**Exercise objective**
Find each line below that includes "aslot", then copy it.

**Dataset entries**
◆ ◆ ◆ ◆ ◆ ◆ ◆

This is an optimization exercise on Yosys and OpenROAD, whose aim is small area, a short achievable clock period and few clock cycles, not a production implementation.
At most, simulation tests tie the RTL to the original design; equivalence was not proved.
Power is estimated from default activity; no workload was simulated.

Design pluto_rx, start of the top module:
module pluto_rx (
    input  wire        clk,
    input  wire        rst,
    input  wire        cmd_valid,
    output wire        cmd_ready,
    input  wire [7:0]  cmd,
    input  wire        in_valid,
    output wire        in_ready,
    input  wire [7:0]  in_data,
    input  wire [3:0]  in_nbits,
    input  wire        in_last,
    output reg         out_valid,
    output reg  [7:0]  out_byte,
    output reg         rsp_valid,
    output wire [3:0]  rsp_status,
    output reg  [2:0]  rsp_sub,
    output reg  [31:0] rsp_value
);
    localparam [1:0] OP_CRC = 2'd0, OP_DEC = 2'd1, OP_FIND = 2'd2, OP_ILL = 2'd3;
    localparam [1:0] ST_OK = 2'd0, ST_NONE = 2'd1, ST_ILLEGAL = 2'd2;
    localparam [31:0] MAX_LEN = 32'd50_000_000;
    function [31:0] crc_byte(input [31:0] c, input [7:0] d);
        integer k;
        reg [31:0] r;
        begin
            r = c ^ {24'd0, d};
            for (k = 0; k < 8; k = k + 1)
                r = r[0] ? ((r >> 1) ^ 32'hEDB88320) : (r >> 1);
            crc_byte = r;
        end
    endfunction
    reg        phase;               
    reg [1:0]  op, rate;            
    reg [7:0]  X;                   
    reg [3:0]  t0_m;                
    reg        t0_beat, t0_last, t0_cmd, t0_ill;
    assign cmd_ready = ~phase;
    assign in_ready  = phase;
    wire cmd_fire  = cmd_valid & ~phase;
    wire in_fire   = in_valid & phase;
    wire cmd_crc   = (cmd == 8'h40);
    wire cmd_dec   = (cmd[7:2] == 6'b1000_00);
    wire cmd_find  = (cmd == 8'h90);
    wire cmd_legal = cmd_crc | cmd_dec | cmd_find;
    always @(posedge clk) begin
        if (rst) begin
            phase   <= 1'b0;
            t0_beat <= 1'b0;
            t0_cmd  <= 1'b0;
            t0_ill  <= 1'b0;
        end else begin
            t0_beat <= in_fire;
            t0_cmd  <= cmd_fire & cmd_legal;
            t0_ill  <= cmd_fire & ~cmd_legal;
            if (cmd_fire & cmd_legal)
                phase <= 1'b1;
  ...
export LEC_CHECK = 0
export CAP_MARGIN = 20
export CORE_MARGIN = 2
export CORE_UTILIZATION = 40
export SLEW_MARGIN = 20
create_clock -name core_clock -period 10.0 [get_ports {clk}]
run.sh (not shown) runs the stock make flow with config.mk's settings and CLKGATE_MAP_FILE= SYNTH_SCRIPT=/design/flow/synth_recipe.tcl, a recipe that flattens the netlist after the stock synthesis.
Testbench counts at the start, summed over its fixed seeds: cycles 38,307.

◆ ◆ ◆ ◆ ◆ ◆ ◆

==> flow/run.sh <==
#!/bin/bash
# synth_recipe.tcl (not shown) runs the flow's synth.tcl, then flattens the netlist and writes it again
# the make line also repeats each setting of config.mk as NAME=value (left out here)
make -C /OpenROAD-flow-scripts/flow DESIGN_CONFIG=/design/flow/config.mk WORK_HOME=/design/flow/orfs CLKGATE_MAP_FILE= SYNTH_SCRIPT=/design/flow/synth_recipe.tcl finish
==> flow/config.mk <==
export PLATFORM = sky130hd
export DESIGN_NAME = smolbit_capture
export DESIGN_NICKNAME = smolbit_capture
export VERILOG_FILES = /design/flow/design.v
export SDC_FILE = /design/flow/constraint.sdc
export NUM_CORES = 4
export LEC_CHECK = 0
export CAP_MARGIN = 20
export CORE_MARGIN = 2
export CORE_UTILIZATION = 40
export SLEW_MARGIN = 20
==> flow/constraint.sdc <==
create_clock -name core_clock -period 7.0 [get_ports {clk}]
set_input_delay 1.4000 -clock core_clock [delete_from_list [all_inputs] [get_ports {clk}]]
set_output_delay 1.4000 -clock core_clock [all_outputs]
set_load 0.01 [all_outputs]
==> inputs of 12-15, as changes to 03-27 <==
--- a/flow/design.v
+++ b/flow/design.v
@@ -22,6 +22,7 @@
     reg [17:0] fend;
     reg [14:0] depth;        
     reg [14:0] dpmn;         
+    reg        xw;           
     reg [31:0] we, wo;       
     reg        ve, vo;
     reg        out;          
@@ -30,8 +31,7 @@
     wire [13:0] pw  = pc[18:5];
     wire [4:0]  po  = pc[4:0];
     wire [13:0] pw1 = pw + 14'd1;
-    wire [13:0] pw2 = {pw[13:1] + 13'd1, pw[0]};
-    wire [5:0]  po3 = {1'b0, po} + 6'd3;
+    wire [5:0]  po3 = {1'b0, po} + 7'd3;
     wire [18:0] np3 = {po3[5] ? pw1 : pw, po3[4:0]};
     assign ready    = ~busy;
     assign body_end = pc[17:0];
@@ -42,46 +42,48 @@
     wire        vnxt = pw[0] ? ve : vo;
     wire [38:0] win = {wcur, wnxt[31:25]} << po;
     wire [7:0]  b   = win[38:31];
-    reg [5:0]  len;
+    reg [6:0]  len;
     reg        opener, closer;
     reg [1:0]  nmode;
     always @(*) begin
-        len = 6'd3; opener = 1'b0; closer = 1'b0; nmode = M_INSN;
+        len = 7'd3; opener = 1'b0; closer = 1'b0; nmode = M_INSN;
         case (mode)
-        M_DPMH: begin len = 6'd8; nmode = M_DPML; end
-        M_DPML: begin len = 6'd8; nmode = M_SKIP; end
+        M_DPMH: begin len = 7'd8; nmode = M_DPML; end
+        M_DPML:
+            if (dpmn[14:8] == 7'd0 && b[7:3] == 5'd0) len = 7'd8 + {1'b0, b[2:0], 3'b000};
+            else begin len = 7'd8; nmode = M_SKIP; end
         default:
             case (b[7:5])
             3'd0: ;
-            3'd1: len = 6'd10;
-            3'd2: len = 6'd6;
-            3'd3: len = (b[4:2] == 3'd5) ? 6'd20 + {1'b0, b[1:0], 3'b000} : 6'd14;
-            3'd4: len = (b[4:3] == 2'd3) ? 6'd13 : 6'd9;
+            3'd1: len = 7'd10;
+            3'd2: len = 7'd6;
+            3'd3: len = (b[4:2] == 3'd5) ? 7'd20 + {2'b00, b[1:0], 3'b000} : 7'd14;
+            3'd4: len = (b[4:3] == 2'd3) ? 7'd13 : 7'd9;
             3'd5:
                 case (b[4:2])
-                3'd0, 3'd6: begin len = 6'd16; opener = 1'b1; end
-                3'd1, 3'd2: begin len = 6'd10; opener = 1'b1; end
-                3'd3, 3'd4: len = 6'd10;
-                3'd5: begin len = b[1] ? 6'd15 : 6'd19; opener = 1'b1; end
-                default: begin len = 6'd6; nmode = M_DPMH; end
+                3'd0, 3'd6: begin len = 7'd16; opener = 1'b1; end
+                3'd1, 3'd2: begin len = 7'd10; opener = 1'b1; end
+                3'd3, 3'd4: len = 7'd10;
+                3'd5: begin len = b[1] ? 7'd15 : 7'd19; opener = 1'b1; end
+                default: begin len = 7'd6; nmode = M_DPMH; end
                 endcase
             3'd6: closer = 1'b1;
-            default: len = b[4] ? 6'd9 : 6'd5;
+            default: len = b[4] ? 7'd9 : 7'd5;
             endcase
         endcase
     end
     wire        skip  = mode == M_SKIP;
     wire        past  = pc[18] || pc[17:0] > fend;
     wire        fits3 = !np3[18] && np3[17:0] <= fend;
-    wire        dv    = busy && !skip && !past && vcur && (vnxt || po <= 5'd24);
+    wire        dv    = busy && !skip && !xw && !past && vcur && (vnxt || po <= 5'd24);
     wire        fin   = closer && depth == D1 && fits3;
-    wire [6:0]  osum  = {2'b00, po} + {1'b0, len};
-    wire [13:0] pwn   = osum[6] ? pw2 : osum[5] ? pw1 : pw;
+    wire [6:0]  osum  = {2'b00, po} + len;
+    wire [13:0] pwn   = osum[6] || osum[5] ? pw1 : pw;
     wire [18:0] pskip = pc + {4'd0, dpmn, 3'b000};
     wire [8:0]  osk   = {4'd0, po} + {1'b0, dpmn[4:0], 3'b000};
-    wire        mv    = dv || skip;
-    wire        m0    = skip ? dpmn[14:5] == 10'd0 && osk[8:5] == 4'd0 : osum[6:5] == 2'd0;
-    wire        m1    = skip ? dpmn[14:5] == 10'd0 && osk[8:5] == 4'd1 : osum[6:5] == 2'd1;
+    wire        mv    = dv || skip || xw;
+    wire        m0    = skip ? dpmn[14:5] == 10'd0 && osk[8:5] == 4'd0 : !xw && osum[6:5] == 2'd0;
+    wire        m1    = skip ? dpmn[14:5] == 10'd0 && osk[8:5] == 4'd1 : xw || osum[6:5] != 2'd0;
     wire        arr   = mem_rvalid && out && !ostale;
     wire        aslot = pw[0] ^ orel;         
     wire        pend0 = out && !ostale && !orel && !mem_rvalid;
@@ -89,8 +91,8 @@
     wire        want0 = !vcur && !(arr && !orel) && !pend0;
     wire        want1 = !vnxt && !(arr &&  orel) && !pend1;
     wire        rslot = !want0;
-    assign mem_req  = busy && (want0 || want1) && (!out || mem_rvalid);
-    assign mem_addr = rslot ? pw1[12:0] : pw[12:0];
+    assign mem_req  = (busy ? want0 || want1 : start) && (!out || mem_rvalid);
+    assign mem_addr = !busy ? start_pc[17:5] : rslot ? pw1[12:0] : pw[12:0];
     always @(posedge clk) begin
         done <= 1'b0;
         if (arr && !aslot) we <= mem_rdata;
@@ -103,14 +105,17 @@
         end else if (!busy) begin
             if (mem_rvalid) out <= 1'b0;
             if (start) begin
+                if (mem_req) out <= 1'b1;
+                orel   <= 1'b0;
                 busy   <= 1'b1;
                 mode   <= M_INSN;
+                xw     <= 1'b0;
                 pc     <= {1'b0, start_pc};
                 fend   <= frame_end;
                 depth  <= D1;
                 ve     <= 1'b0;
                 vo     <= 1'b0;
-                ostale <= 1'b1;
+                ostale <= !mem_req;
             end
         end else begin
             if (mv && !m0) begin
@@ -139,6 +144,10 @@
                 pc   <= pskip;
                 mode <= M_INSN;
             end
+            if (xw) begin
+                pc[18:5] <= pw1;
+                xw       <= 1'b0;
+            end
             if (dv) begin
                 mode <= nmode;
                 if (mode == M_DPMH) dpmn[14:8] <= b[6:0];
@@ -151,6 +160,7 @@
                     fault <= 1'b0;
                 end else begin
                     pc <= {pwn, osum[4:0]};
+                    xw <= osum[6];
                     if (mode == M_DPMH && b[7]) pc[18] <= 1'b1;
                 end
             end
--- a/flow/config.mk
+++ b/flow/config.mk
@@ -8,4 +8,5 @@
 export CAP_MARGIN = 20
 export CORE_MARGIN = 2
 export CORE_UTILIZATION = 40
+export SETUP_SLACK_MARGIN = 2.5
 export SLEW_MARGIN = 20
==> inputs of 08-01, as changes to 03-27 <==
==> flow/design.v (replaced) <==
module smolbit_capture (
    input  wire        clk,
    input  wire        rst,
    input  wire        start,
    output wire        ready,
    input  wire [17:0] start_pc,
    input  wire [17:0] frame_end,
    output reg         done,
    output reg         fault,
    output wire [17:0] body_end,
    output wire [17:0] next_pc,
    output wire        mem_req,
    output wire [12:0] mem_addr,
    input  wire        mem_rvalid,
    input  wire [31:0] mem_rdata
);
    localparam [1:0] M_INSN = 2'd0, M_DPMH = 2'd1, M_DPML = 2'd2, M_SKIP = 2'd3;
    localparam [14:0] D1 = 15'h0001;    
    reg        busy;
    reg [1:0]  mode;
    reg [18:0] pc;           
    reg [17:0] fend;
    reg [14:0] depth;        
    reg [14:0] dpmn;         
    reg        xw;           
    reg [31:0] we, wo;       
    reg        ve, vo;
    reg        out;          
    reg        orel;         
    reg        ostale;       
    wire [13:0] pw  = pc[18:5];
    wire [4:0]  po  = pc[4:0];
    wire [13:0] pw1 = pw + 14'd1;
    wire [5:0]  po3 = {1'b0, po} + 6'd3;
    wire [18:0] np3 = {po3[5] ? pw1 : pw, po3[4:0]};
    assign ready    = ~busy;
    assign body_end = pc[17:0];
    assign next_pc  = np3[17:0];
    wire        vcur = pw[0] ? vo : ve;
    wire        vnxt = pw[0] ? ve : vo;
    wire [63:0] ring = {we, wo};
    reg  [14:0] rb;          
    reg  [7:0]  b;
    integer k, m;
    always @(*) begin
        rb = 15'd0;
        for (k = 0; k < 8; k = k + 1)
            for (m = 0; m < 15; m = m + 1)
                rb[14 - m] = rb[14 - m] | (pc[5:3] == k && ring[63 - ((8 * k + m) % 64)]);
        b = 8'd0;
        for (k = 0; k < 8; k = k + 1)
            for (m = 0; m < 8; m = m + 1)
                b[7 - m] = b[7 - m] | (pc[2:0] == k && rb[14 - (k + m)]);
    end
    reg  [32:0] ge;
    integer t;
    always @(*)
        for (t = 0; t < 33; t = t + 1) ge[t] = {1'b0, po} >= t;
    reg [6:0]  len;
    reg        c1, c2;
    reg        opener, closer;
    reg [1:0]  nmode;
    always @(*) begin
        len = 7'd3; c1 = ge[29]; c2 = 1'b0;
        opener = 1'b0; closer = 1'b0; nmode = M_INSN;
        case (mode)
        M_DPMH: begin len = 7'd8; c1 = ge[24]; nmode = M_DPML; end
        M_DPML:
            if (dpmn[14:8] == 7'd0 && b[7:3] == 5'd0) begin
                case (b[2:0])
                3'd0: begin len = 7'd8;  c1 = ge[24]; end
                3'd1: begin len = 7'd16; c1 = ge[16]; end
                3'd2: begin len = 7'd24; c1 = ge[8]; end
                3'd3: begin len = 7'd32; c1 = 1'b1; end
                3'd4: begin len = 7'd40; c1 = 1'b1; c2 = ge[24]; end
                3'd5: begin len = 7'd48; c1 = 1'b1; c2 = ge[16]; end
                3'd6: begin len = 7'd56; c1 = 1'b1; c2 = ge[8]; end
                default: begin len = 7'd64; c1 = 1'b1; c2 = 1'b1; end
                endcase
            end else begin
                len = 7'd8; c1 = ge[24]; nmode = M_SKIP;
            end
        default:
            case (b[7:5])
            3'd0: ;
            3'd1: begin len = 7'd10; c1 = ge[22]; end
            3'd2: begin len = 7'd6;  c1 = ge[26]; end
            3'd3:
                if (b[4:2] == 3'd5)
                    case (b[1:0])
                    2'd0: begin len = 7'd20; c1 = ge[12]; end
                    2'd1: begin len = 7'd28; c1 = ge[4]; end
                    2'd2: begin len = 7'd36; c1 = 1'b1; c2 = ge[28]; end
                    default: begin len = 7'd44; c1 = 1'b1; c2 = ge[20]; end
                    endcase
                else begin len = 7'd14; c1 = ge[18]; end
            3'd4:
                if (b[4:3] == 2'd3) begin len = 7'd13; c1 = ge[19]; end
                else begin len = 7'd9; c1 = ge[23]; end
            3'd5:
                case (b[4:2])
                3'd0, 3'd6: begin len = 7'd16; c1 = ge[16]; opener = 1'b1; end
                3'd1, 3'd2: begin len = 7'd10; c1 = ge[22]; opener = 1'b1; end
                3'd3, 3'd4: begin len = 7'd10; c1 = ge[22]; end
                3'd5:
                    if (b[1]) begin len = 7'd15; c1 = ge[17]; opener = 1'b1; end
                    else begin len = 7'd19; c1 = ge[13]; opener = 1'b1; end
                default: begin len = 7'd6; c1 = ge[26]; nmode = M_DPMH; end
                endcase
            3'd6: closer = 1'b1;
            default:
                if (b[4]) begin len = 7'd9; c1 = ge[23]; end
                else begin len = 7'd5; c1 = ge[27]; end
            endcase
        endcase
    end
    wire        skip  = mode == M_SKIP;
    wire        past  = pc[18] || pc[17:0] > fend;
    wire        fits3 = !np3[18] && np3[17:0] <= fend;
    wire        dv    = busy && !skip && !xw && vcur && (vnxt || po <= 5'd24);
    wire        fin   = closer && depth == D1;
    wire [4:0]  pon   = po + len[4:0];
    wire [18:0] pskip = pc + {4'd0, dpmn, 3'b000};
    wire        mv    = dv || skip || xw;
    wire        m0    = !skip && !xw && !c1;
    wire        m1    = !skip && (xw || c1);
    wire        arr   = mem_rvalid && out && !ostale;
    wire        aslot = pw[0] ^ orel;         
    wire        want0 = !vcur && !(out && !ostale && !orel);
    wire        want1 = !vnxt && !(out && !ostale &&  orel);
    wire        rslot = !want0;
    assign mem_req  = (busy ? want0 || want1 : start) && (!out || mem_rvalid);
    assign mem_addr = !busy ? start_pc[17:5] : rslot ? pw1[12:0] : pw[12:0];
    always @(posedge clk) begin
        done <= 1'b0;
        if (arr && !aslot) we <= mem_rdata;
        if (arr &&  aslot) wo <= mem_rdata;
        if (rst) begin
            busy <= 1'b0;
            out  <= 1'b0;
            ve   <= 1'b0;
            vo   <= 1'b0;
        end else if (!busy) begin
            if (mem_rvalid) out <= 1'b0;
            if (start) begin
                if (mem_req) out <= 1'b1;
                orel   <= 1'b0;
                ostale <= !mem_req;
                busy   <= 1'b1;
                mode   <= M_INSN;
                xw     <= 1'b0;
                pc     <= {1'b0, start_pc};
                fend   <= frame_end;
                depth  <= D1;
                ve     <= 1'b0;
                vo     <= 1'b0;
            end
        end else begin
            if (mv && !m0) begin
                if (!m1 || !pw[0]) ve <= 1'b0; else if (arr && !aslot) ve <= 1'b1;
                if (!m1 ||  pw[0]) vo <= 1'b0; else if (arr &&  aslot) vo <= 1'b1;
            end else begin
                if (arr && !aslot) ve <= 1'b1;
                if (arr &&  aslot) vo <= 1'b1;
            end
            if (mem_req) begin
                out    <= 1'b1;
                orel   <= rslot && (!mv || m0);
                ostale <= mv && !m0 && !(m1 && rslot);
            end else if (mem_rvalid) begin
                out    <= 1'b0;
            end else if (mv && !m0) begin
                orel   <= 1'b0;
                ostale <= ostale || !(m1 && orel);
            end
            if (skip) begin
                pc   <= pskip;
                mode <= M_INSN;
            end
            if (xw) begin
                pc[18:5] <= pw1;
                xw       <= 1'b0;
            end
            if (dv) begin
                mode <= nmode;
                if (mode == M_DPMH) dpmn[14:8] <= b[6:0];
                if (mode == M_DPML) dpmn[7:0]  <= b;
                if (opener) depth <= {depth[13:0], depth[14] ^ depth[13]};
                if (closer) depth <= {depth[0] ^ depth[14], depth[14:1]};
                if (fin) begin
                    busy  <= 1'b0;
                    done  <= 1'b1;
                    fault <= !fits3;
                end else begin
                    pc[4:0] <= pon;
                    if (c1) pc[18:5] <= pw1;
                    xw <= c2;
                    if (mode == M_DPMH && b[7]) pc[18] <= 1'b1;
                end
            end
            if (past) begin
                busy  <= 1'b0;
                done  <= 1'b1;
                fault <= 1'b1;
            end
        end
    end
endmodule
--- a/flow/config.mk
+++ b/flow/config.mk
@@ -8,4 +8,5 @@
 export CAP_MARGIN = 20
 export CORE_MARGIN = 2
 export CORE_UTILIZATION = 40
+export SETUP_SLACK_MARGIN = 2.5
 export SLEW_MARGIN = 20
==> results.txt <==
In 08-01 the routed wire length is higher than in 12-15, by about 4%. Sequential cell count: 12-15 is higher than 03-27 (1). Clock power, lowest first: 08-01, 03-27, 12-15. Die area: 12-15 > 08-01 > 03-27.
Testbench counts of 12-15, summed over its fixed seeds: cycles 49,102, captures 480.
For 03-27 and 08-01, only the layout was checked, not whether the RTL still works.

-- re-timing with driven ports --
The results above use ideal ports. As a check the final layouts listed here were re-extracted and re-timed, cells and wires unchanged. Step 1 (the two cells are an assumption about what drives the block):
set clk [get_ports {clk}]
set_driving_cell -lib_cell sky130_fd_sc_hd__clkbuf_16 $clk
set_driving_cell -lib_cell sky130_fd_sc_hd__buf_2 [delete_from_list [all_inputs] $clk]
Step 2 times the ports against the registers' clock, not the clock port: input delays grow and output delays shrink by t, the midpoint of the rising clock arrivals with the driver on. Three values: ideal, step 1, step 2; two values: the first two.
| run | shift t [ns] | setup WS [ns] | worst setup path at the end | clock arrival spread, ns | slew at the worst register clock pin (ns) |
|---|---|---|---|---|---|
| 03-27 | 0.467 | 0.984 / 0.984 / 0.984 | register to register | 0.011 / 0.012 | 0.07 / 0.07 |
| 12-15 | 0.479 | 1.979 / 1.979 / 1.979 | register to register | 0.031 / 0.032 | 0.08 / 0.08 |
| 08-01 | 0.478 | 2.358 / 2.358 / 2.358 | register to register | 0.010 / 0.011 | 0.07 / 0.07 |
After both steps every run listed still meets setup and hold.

◆ ◆ ◆ ◆ ◆ ◆ ◆

**Result below**
     wire        aslot = pw[0] ^ orel;         
         if (arr && !aslot) we <= mem_rdata;
    wire        aslot = pw[0] ^ orel;         
        if (arr && !aslot) we <= mem_rdata;
        if (arr &&  aslot) wo <= mem_rdata;
                if (!m1 || !pw[0]) ve <= 1'b0; else if (arr && !aslot) ve <= 1'b1;
                if (!m1 ||  pw[0]) vo <= 1'b0; else if (arr &&  aslot) vo <= 1'b1;
                if (arr && !aslot) ve <= 1'b1;
                if (arr &&  aslot) vo <= 1'b1;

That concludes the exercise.